◆ Your instructions ◆
Take the data below and copy exactly the lines starting at the one with "the ternary CPU." and finishing at the one with "TIMEOUT are sticky.", both included.

┄┄┄┄┄┄┄┄┄┄┄┄┄┄┄┄┄┄┄┄

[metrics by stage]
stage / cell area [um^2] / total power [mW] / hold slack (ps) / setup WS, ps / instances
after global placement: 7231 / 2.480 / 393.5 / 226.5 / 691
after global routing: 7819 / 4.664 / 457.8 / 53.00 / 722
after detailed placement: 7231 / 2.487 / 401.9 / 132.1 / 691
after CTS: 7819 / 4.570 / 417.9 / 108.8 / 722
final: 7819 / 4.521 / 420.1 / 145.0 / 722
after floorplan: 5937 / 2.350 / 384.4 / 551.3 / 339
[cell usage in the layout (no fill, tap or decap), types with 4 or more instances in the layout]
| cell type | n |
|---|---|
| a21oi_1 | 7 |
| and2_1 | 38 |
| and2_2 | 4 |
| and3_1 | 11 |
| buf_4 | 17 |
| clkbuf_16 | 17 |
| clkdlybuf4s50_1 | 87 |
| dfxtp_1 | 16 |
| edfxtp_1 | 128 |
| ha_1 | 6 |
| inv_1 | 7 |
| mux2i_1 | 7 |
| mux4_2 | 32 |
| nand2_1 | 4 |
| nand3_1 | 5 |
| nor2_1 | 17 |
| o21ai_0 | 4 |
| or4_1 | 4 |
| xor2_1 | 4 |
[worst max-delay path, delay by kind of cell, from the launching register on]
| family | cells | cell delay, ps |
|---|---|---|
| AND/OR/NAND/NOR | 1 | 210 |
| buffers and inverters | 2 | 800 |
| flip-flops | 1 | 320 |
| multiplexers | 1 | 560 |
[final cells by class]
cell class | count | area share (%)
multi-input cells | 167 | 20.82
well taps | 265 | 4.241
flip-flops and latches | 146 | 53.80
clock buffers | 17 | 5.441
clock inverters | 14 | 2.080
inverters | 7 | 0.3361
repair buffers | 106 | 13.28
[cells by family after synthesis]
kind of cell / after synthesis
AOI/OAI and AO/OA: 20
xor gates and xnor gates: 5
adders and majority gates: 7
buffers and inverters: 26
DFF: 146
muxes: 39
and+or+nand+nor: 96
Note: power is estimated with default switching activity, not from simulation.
File: src/rtl/ternary_exec_monitor.sv
// ---------------------------------------------------------------------------
// ternary_exec_monitor
//
// Debug/execution monitor that sits beside the ternary CPU.
//  * Monitor FSM: counts cycles spent running and retired PC changes,
//    declares a halt when the PC sits still in the fetch state for
//    STALL_CYCLES consecutive edges, and flags a timeout after
//    TIMEOUT_CYCLES running edges. HALTED and TIMEOUT are sticky.
//  * Converter FSM: serially turns one balanced-ternary register
//    (2 bits per trit, most-significant trit first) into a signed
//    binary integer, one trit per clock.
//
// Trit codes match the CPU's trit macros: `_1 = 2'b10 (-1),
// `_0 = 2'b00 (0), `_1_ = 2'b01 (+1); 2'b11 is not a legal trit.
// ---------------------------------------------------------------------------
module ternary_exec_monitor #(
   parameter int TRITS          = 9,
   parameter int NUM_REGS       = 8,
   parameter int IDX_W          = 3,
   parameter int STATE_W        = 3,
   parameter int FETCH_STATE    = 0,
   parameter int STALL_CYCLES   = 5,
   parameter int TIMEOUT_CYCLES = 10000,
   parameter int CNT_W          = 32,
   parameter int INT_W          = 16
) (
   input  logic                         clock,
   input  logic                         reset,
   input  logic                         enable,
   input  logic                         clear,
   input  logic [2*TRITS-1:0]           pc,
   input  logic [STATE_W-1:0]           cpu_state,
   input  logic [NUM_REGS*2*TRITS-1:0]  reg_flat,
   input  logic                         conv_req,
   input  logic [IDX_W-1:0]             conv_idx,
   output logic                         conv_busy,
   output logic                         conv_valid,
   output logic signed [INT_W-1:0]      conv_value,
   output logic                         conv_invalid,
   output logic                         halted,
   output logic                         timed_out,
   output logic [CNT_W-1:0]             cycle_count,
   output logic [CNT_W-1:0]             retired_count
);

   localparam int W       = 2 * TRITS;
   localparam int STALL_W = $clog2(STALL_CYCLES + 1);
   localparam int TC_W    = $clog2(TRITS + 1);

   // Monitor FSM encoding
   localparam logic [1:0] M_IDLE    = 2'd0;
   localparam logic [1:0] M_RUN     = 2'd1;
   localparam logic [1:0] M_HALTED  = 2'd2;
   localparam logic [1:0] M_TIMEOUT = 2'd3;

   // Converter FSM encoding
   localparam logic [1:0] C_IDLE = 2'd0;
   localparam logic [1:0] C_RUN  = 2'd1;
   localparam logic [1:0] C_DONE = 2'd2;

   // Trit codes (same values as the CPU's `_1, `_0, `_1_ macros)
   localparam logic [1:0] TRIT_NEG  = 2'b10;
   localparam logic [1:0] TRIT_ZERO = 2'b00;
   localparam logic [1:0] TRIT_POS  = 2'b01;

   localparam logic [CNT_W-1:0]         CNT_MAX     = '1;
   localparam logic [CNT_W-1:0]         TIMEOUT_HIT = CNT_W'(TIMEOUT_CYCLES);
   localparam logic [STALL_W-1:0]       STALL_HIT   = STALL_W'(STALL_CYCLES);
   localparam logic [STATE_W-1:0]       FETCH_CODE  = STATE_W'(FETCH_STATE);
   localparam logic [TC_W-1:0]          LAST_TRIT   = TC_W'(TRITS - 1);
   localparam logic signed [INT_W-1:0]  ACC_THREE   = INT_W'(3);

   // ------------------------------------------------------------------------
   // Monitor FSM
   // ------------------------------------------------------------------------
   logic [1:0]         mon_state;
   logic [W-1:0]       prev_pc;
   logic [STALL_W-1:0] stall_cnt;
   logic [STALL_W-1:0] stall_next;
   logic [CNT_W-1:0]   cycle_inc;
   logic [CNT_W-1:0]   retired_inc;
   logic               pc_same;
   logic               in_fetch;

   assign pc_same  = (pc == prev_pc);
   assign in_fetch = (cpu_state == FETCH_CODE);

   // Saturating increments: the counters stick at all-ones rather than wrap.
   assign cycle_inc   = (cycle_count   == CNT_MAX) ? cycle_count   : cycle_count   + CNT_W'(1);
   assign retired_inc = (retired_count == CNT_MAX) ? retired_count : retired_count + CNT_W'(1);

   // The stall run restarts whenever the PC moves or the CPU leaves fetch.
   // It never passes STALL_CYCLES because reaching it leaves RUN.
   assign stall_next = (pc_same && in_fetch) ? stall_cnt + STALL_W'(1) : '0;

   // Monitor state, counters and sticky flags; clear overrides everything.
   // NOTE: state registers use non-blocking (<=) so every flop samples the
   // pre-edge values, no matter the statement order inside the block.
   always_ff @(posedge clock or negedge reset) begin
      if (!reset) begin
         mon_state     <= M_IDLE;
         prev_pc       <= '0;
         stall_cnt     <= '0;
         cycle_count   <= '0;
         retired_count <= '0;
         halted        <= 1'b0;
         timed_out     <= 1'b0;
      end else if (clear) begin
         mon_state     <= M_IDLE;
         prev_pc       <= '0;
         stall_cnt     <= '0;
         cycle_count   <= '0;
         retired_count <= '0;
         halted        <= 1'b0;
         timed_out     <= 1'b0;
      end else begin
         case (mon_state)
            M_IDLE: begin
               if (enable) begin
                  mon_state     <= M_RUN;
                  prev_pc       <= pc;
                  stall_cnt     <= '0;
                  cycle_count   <= '0;
                  retired_count <= '0;
               end
            end
            M_RUN: begin
               if (!enable) begin
                  // Pausing keeps the counters readable; nothing is counted.
                  mon_state <= M_IDLE;
               end else begin
                  cycle_count <= cycle_inc;
                  stall_cnt   <= stall_next;
                  prev_pc     <= pc;
                  if (!pc_same) begin
                     retired_count <= retired_inc;
                  end
                  // A halt on the same edge as the timeout takes precedence.
                  if (stall_next == STALL_HIT) begin
                     mon_state <= M_HALTED;
                     halted    <= 1'b1;
                  end else if (cycle_inc == TIMEOUT_HIT) begin
                     mon_state <= M_TIMEOUT;
                     timed_out <= 1'b1;
                  end
               end
            end
            default: begin
               // HALTED / TIMEOUT hold until clear or reset.
               mon_state <= mon_state;
            end
         endcase
      end
   end

   // ------------------------------------------------------------------------
   // Converter FSM
   // ------------------------------------------------------------------------
   logic [1:0]               conv_state;
   logic [W-1:0]             shreg;
   logic signed [INT_W-1:0]  acc;
   logic signed [INT_W-1:0]  acc_next;
   logic [TC_W-1:0]          trit_cnt;
   logic                     bad_idx;
   logic                     bad_code;
   logic [W-1:0]             sel_word;
   logic                     idx_ok;
   logic signed [INT_W-1:0]  trit_val;
   logic                     trit_bad;

   // Register-file mux; an index past the register file selects nothing.
   always_comb begin
      // NOTE: every output of an always_comb gets a default first so no path
      // leaves it unassigned, which would otherwise infer a latch.
      sel_word = '0;
      idx_ok   = 1'b0;
      for (int i = 0; i < NUM_REGS; i++) begin
         if (int'(conv_idx) == i) begin
            sel_word = reg_flat[i*W +: W];
            idx_ok   = 1'b1;
         end
      end
   end

   // Decode the trit currently at the top of the shift register.
   always_comb begin
      trit_val = '0;
      trit_bad = 1'b0;
      case (shreg[W-1 -: 2])
         TRIT_POS:  trit_val = INT_W'(1);
         TRIT_NEG:  trit_val = '1;
         TRIT_ZERO: trit_val = '0;
         default:   trit_bad = 1'b1;
      endcase
   end

   // Horner step: consuming MS trit first, acc*3 + t builds the value.
   assign acc_next = acc * ACC_THREE + trit_val;

   assign conv_busy  = (conv_state == C_RUN);
   assign conv_valid = (conv_state == C_DONE);

   // Converter sequencing: accept, TRITS shift edges, one-cycle result.
   // NOTE: the snapshot register and accumulator are plain flops, not a
   // memory, so they are reset with the FSM; a reset mid-conversion must
   // leave no partial result behind.
   always_ff @(posedge clock or negedge reset) begin
      if (!reset) begin
         conv_state   <= C_IDLE;
         shreg        <= '0;
         acc          <= '0;
         trit_cnt     <= '0;
         bad_idx      <= 1'b0;
         bad_code     <= 1'b0;
         conv_value   <= '0;
         conv_invalid <= 1'b0;
      end else begin
         case (conv_state)
            C_IDLE: begin
               if (conv_req) begin
                  conv_state <= C_RUN;
                  shreg      <= sel_word;
                  acc        <= '0;
                  trit_cnt   <= '0;
                  bad_idx    <= !idx_ok;
                  bad_code   <= !idx_ok;
               end
            end
            C_RUN: begin
               shreg    <= {shreg[W-3:0], 2'b00};
               trit_cnt <= trit_cnt + TC_W'(1);
               // A bad index keeps the timing but never accumulates.
               if (!bad_idx) begin
                  acc      <= acc_next;
                  bad_code <= bad_code | trit_bad;
               end
               if (trit_cnt == LAST_TRIT) begin
                  conv_state   <= C_DONE;
                  conv_value   <= bad_idx ? '0 : acc_next;
                  conv_invalid <= bad_code | (trit_bad & !bad_idx);
               end
            end
            C_DONE: begin
               // Requests seen here are dropped; the next accept is one edge later.
               conv_state <= C_IDLE;
            end
            default: begin
               conv_state <= C_IDLE;
            end
         endcase
      end
   end

endmodule
$ cat config.mk
export PLATFORM = sky130hd
export DESIGN_NAME = serial_subtractor
export DESIGN_NICKNAME = d
export VERILOG_FILES = /design/src/rtl/serial_sub_pkg.sv /design/src/rtl/full_subtractor.sv /design/src/rtl/serial_subtractor.sv
export SDC_FILE = /design/constraint.sdc
export NUM_CORES = 1
export LEC_CHECK = 0
export ABC_AREA = 1
export CAP_MARGIN = 20
export CORE_MARGIN = 2
export CORE_UTILIZATION = 32
export DETAILED_ROUTE_END_ITERATION = 7
export PLACE_DENSITY = 0.66
export REMOVE_ABC_BUFFERS = 1
export SETUP_SLACK_MARGIN = 0.02
export SYNTH_ARGS = -nofsm -noshare
export SYNTH_HDL_FRONTEND = slang
export SYNTH_SLANG_ARGS = --single-unit
$ cat constraint.sdc
create_clock -name clk -period 1.5 [get_ports clk]
set_input_delay 0.225 -clock clk [delete_from_list [all_inputs] [get_ports clk]]
set_output_delay 0.225 -clock clk [all_outputs]
set_load 0.02 [all_outputs]
$ cat src/rtl/serial_sub_pkg.sv
// Shared types and defaults for the bit-serial subtractor.
package serial_sub_pkg;

  localparam int WIDTH_DEFAULT = 4;

  typedef enum logic [1:0] {
    IDLE = 2'd0,
    RUN  = 2'd1,
    DONE = 2'd2
  } state_t;

endpackage

$ cat src/rtl/full_subtractor.sv
// One-bit full subtractor: diff = a - b - bin, bout = borrow out.
module full_subtractor (
  input  logic a,
  input  logic b,
  input  logic bin,
  output logic diff,
  output logic bout
);

  assign diff = a ^ b ^ bin;
  assign bout = (~a & b) | (~(a ^ b) & bin);

endmodule
--- src/flat_wrapper.sv ---
// flat-port wrapper written by rule: the top's interface ports become plain ports
module fetch_queue_flat import fetch_queue_pkg::*;
#(
  parameter int              XLEN            = XLEN_DEF,
  parameter int              DEPTH           = 4,
  parameter int              MAX_OUTSTANDING = 2,
  parameter logic [XLEN-1:0] RESET_PC        = '0
)
  (clk, rst, bus_redirect_valid, bus_redirect_addr, bus_req_ready, bus_resp_valid, bus_resp_data, bus_instr_ready, bus_req_valid, bus_req_addr, bus_instr_valid, bus_instr_data, bus_instr_pc);
  fetch_queue_if #(.XLEN(XLEN)) bus_i ();
  input logic clk;
  input logic rst;
  input wire logic [$bits(bus_i.redirect_valid)-1:0] bus_redirect_valid;
  input wire logic [$bits(bus_i.redirect_addr)-1:0] bus_redirect_addr;
  input wire logic [$bits(bus_i.req_ready)-1:0] bus_req_ready;
  input wire logic [$bits(bus_i.resp_valid)-1:0] bus_resp_valid;
  input wire logic [$bits(bus_i.resp_data)-1:0] bus_resp_data;
  input wire logic [$bits(bus_i.instr_ready)-1:0] bus_instr_ready;
  output wire logic [$bits(bus_i.req_valid)-1:0] bus_req_valid;
  output wire logic [$bits(bus_i.req_addr)-1:0] bus_req_addr;
  output wire logic [$bits(bus_i.instr_valid)-1:0] bus_instr_valid;
  output wire logic [$bits(bus_i.instr_data)-1:0] bus_instr_data;
  output wire logic [$bits(bus_i.instr_pc)-1:0] bus_instr_pc;
  assign bus_i.redirect_valid = bus_redirect_valid;
  assign bus_i.redirect_addr = bus_redirect_addr;
  assign bus_i.req_ready = bus_req_ready;
  assign bus_i.resp_valid = bus_resp_valid;
  assign bus_i.resp_data = bus_resp_data;
  assign bus_i.instr_ready = bus_instr_ready;
  assign bus_req_valid = bus_i.req_valid;
  assign bus_req_addr = bus_i.req_addr;
  assign bus_instr_valid = bus_i.instr_valid;
  assign bus_instr_data = bus_i.instr_data;
  assign bus_instr_pc = bus_i.instr_pc;
  fetch_queue #(.XLEN(XLEN), .DEPTH(DEPTH), .MAX_OUTSTANDING(MAX_OUTSTANDING), .RESET_PC(RESET_PC)) u_core (.clk(clk), .rst(rst), .bus(bus_i));
endmodule
--- config.mk ---
export PLATFORM = sky130hd
export DESIGN_NAME = fetch_queue_flat
export DESIGN_NICKNAME = d
export VERILOG_FILES = /design/src/rtl/fetch_queue_pkg.sv /design/src/rtl/fetch_queue_if.sv /design/src/rtl/fetch_queue_fifo.sv /design/src/rtl/fetch_queue.sv /design/src/flat_wrapper.sv
export SDC_FILE = /design/constraint.sdc
export NUM_CORES = 1
export LEC_CHECK = 0
export CORE_UTILIZATION = 33
export DETAILED_ROUTE_END_ITERATION = 8
export REMOVE_ABC_BUFFERS = 1
export SYNTH_ARGS = -nofsm -noshare
export SYNTH_HDL_FRONTEND = slang
export SYNTH_SLANG_ARGS = --single-unit
--- constraint.sdc ---
create_clock -name clk -period 6.7 [get_ports clk]
set_input_delay 1.34 -clock clk [delete_from_list [all_inputs] [get_ports clk]]
set_output_delay 1.34 -clock clk [all_outputs]
set_load 0.02 [all_outputs]
===== src/rtl/regfile_write_sched.sv =====
// Write-back scheduler: queues up to three commit results per cycle in age
// order and drains them onto the register file's two write ports.
module regfile_write_sched #(
  parameter int DEPTH = 8
) (
  input  logic                     clk,
  input  logic                     reset,
  input  logic                     in_valid0,
  input  logic                     in_valid1,
  input  logic                     in_valid2,
  input  logic [3:0]               in_addr0,
  input  logic [3:0]               in_addr1,
  input  logic [3:0]               in_addr2,
  input  logic [15:0]              in_data0,
  input  logic [15:0]              in_data1,
  input  logic [15:0]              in_data2,
  output logic                     in_ready,
  output logic                     wen0,
  output logic [3:0]               waddr0,
  output logic [15:0]              wdata0,
  output logic                     wen1,
  output logic [3:0]               waddr1,
  output logic [15:0]              wdata1,
  output logic [15:0]              pending_mask,
  output logic [$clog2(DEPTH):0]   count
);

  localparam int AW = $clog2(DEPTH);
  localparam int CW = AW + 1;

  logic [3:0]    mem_addr [DEPTH];
  logic [15:0]   mem_data [DEPTH];
  logic [AW-1:0] head;
  logic [AW-1:0] tail;
  logic [AW-1:0] head1;
  logic [AW-1:0] slot1;
  logic [AW-1:0] slot2;
  logic [CW-1:0] cnt_q;
  logic [1:0]    enq_n;
  logic [1:0]    deq_n;
  logic          h0_ok;
  logic          h1_ok;
  logic          same;

  assign head1 = head + AW'(1);
  assign h0_ok = cnt_q != '0;
  assign h1_ok = cnt_q >= CW'(2);
  assign same  = mem_addr[head] == mem_addr[head1];

  // Ready looks only at the registered count, ignoring this cycle's drain.
  assign in_ready = (CW'(DEPTH) - cnt_q) >= CW'(3);

  assign enq_n = in_ready ?
    ({1'b0, in_valid0} + {1'b0, in_valid1} + {1'b0, in_valid2}) : 2'd0;
  assign deq_n = h1_ok ? 2'd2 : {1'b0, h0_ok};

  // Valid lanes are packed into consecutive slots starting at the tail.
  assign slot1 = tail + AW'(in_valid0);
  assign slot2 = slot1 + AW'(in_valid1);

  assign count = cnt_q;

  always_comb begin
    wen0   = 1'b0;
    waddr0 = '0;
    wdata0 = '0;
    wen1   = 1'b0;
    waddr1 = '0;
    wdata1 = '0;
    if (h0_ok && !(h1_ok && same)) begin
      wen0   = 1'b1;
      waddr0 = mem_addr[head];
      wdata0 = mem_data[head];
    end
    if (h1_ok) begin
      wen1   = 1'b1;
      waddr1 = mem_addr[head1];
      wdata1 = mem_data[head1];
    end
  end

  always_comb begin
    pending_mask = '0;
    for (int i = 0; i < DEPTH; i++) begin
      if ({1'b0, AW'(AW'(i) - head)} < cnt_q) begin
        pending_mask[mem_addr[i]] = 1'b1;
      end
    end
  end

  always_ff @(posedge clk) begin
    if (reset) begin
      head  <= '0;
      tail  <= '0;
      cnt_q <= '0;
    end else begin
      head  <= head + AW'(deq_n);
      tail  <= tail + AW'(enq_n);
      cnt_q <= cnt_q + CW'(enq_n) - CW'(deq_n);
    end
  end

  always_ff @(posedge clk) begin
    if (in_ready && !reset) begin
      if (in_valid0) begin
        mem_addr[tail] <= in_addr0;
        mem_data[tail] <= in_data0;
      end
      if (in_valid1) begin
        mem_addr[slot1] <= in_addr1;
        mem_data[slot1] <= in_data1;
      end
      if (in_valid2) begin
        mem_addr[slot2] <= in_addr2;
        mem_data[slot2] <= in_data2;
      end
    end
  end

endmodule


===== config.mk =====
export PLATFORM = sky130hd
export DESIGN_NAME = regfile_write_sched
export DESIGN_NICKNAME = d
export VERILOG_FILES = /design/src/rtl/regfile_write_sched.sv
export SDC_FILE = /design/constraint.sdc
export NUM_CORES = 1
export LEC_CHECK = 0
export ABC_AREA = 0
export CELL_PAD_IN_SITES_DETAIL_PLACEMENT = 1
export CELL_PAD_IN_SITES_GLOBAL_PLACEMENT = 1
export CORE_MARGIN = 3
export CORE_UTILIZATION = 45
export DETAILED_ROUTE_END_ITERATION = 10
export PLACE_DENSITY_LB_ADDON = 0.1
export SLEW_MARGIN = 20
export SYNTH_ARGS = -nofsm -noshare
export SYNTH_HDL_FRONTEND = slang
export SYNTH_SLANG_ARGS = --single-unit

===== constraint.sdc =====
create_clock -name clk -period 6.8 [get_ports clk]
set_input_delay 1.02 -clock clk [delete_from_list [all_inputs] [get_ports clk]]
set_output_delay 1.02 -clock clk [all_outputs]
set_load 0.02 [all_outputs]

┄┄┄┄┄┄┄┄┄┄┄┄┄┄┄┄┄┄┄┄

◆ Written reply ◆
// Debug/execution monitor that sits beside the ternary CPU.
//  * Monitor FSM: counts cycles spent running and retired PC changes,
//    declares a halt when the PC sits still in the fetch state for
//    STALL_CYCLES consecutive edges, and flags a timeout after
//    TIMEOUT_CYCLES running edges. HALTED and TIMEOUT are sticky.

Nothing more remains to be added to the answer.